Quantitation of resistance to cytosine arabinoside by myeloid leukemic cells expressing bcl‐2

  The presence of bcl‐2 in myeloid leukemias has been associated with a decrease in therapy‐induced apoptosis, reduced patient survival and in vitro autonomous growth of leukemic cells. The present study focuses on the quantitation of resistance to increasing doses of 1‐β‐d‐arabinofuranosylcytosine (Ara‐C) by using hematological tumors expressing different levels of bcl‐2. Scanning densitometry of Western blots demonstrated that the myeloid U‐937 cells express low levels of bcl‐2 (RD=0.008), whereas the follicular lymphoma RL‐7 expressed very high levels (RD=3.084).
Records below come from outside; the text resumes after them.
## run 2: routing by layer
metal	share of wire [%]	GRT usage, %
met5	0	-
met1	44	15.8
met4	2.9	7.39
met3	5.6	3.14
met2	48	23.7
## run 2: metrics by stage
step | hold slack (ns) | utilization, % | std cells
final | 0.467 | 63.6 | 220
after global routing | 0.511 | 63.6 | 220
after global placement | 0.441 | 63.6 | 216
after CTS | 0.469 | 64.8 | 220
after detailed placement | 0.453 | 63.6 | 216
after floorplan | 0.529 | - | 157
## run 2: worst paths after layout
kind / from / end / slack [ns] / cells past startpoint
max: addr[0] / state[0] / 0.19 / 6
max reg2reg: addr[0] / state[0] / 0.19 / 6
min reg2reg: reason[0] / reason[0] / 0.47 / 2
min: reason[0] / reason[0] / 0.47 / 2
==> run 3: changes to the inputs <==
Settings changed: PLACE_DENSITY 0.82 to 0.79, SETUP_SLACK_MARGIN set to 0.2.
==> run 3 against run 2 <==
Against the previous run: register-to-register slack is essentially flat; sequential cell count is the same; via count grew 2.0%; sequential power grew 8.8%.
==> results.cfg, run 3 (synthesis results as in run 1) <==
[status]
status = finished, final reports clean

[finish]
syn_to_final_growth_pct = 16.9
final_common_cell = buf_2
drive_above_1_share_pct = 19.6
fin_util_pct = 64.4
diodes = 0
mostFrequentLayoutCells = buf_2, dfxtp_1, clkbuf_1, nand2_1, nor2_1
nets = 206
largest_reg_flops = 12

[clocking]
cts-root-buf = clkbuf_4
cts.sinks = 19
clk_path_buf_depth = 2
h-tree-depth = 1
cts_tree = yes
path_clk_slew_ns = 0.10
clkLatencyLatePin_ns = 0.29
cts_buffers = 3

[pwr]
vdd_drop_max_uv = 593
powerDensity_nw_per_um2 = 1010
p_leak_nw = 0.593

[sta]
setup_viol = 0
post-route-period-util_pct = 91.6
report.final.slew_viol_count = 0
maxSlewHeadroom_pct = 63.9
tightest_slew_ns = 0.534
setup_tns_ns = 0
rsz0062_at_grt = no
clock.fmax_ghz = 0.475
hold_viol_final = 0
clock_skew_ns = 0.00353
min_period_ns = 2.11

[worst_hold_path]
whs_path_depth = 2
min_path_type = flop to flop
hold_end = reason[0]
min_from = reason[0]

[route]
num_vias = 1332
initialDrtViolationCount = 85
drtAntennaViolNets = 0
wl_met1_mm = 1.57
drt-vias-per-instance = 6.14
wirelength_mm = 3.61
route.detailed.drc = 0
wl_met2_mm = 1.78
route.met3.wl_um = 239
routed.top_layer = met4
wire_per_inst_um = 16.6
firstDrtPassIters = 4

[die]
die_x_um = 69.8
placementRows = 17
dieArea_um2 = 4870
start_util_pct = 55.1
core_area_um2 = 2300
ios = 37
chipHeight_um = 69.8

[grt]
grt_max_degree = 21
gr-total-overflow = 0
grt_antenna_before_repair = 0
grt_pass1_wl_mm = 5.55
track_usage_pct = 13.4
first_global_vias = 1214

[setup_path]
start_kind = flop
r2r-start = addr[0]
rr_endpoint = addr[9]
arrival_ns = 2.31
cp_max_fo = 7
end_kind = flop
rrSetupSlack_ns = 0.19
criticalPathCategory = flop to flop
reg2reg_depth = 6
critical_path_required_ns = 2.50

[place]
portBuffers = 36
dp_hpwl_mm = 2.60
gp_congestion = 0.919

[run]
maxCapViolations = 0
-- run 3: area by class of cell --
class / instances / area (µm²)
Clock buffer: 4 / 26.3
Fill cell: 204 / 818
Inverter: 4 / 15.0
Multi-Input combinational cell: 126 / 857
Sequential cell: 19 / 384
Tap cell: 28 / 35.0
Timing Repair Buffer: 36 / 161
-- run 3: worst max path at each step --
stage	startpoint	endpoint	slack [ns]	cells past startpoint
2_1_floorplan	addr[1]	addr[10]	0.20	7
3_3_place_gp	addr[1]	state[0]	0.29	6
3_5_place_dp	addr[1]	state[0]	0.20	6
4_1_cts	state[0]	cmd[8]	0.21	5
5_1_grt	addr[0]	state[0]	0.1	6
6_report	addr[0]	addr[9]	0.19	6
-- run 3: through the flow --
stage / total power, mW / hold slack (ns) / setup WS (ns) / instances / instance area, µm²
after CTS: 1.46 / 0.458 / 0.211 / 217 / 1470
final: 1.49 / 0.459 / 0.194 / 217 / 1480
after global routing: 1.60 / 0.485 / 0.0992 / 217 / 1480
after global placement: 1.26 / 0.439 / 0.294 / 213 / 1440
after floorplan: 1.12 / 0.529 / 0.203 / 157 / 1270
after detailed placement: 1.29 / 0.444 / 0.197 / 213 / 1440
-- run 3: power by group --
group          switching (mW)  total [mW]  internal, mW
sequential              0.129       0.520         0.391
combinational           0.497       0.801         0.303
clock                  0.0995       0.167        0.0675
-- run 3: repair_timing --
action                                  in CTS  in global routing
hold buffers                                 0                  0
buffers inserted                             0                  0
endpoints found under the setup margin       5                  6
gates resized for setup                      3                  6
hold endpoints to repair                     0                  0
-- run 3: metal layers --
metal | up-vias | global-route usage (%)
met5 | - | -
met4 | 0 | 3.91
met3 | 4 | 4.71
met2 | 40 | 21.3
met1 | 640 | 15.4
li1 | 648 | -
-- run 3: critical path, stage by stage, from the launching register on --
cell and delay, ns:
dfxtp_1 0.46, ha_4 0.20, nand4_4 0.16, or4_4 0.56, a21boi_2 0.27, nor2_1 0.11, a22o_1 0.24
<file path="src/rtl/swhc_pkg.sv">
// Shared types, constants and helpers for the segment windowed hit counter.
// No dependencies.
package swhc_pkg;

	localparam int unsigned DEF_WINDOW_SLOTS  = 8;
	localparam int unsigned DEF_SEGMENT_COUNT = 256;

	localparam logic [15:0] MINUTE_LEN_RST     = 16'd60;
	localparam logic [15:0] TEN_MINUTE_LEN_RST = 16'd600;
	localparam logic [15:0] HOUR_LEN_RST       = 16'd3600;

	// Configuration register indexes
	localparam logic [1:0] CFG_MINUTE     = 2'd0;
	localparam logic [1:0] CFG_TEN_MINUTE = 2'd1;
	localparam logic [1:0] CFG_HOUR       = 2'd2;

	// Commands from the controller to the datapath
	typedef struct packed {
		logic clear;
		logic load;
		logic calc;
		logic head;
		logic slot;
	} swhc_cmd_t;

	// Status from the datapath to the controller
	typedef struct packed {
		logic clear_done;
	} swhc_sts_t;

	function automatic logic [31:0] sat_inc(input logic [31:0] v);
		return (v == 32'hFFFF_FFFF) ? v : v + 32'd1;
	endfunction

endpackage

</file>
<file path="src/rtl/swhc_ctrl.sv">
// Controller state machine: clearing pass, then one request at a time.
// Depends on swhc_pkg.
module swhc_ctrl (
	input  logic                clk,
	input  logic                arst_n,
	input  logic                start,
	input  swhc_pkg::swhc_sts_t sts,
	output swhc_pkg::swhc_cmd_t cmd,
	output logic                busy
);
	import swhc_pkg::*;

	typedef enum logic [4:0] {
		ST_CLEAR = 5'b00001,
		ST_IDLE  = 5'b00010,
		ST_CALC  = 5'b00100,
		ST_HEAD  = 5'b01000,
		ST_SLOT  = 5'b10000
	} state_t;

	state_t state_q, state_d;

	// next state
	always_comb begin
		state_d = state_q;
		unique case (state_q)
			ST_CLEAR: if (sts.clear_done) state_d = ST_IDLE;
			ST_IDLE:  if (start) state_d = ST_CALC;
			ST_CALC:  state_d = ST_HEAD;
			ST_HEAD:  state_d = ST_SLOT;
			ST_SLOT:  state_d = ST_IDLE;
			default:  state_d = ST_CLEAR;
		endcase
	end

	always_ff @(posedge clk or negedge arst_n) begin
		if (!arst_n) begin
			state_q <= ST_CLEAR;
		end else begin
			state_q <= state_d;
		end
	end

	// command decode
	always_comb begin
		cmd.clear = (state_q == ST_CLEAR);
		cmd.load  = (state_q == ST_IDLE) && start;
		cmd.calc  = (state_q == ST_CALC);
		cmd.head  = (state_q == ST_HEAD);
		cmd.slot  = (state_q == ST_SLOT);
	end

	assign busy = (state_q != ST_IDLE);

endmodule

</file>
Colony formation was also examined following incubation with Ara‐C and RL‐7 cells demonstrated a higher clonogenic survival (LD 50 =0.5 μm) when compared with U‐937 cells (LD 50 =0.005 μ m ). Similarly, the level of bcl‐2 expression in each cell line was also related to apoptosis with U‐937 cells demonstrating increased DNA fragmentation when compared with RL‐7 cells. To further evaluate the effect of upregulated bcl‐2 on Ara‐C treatment, U‐937 cells were transfected with a retroviral vector carrying the murine bcl‐2 or vector alone. Upregulation of bcl‐2 by myeloid leukemic cells increased the resistance by 3 logs to Ara‐C when comparing LD 50 values from clonogenic assays, and decreased apoptosis by at least 3 logs when measuring dUTP positive cells by flow cytometry.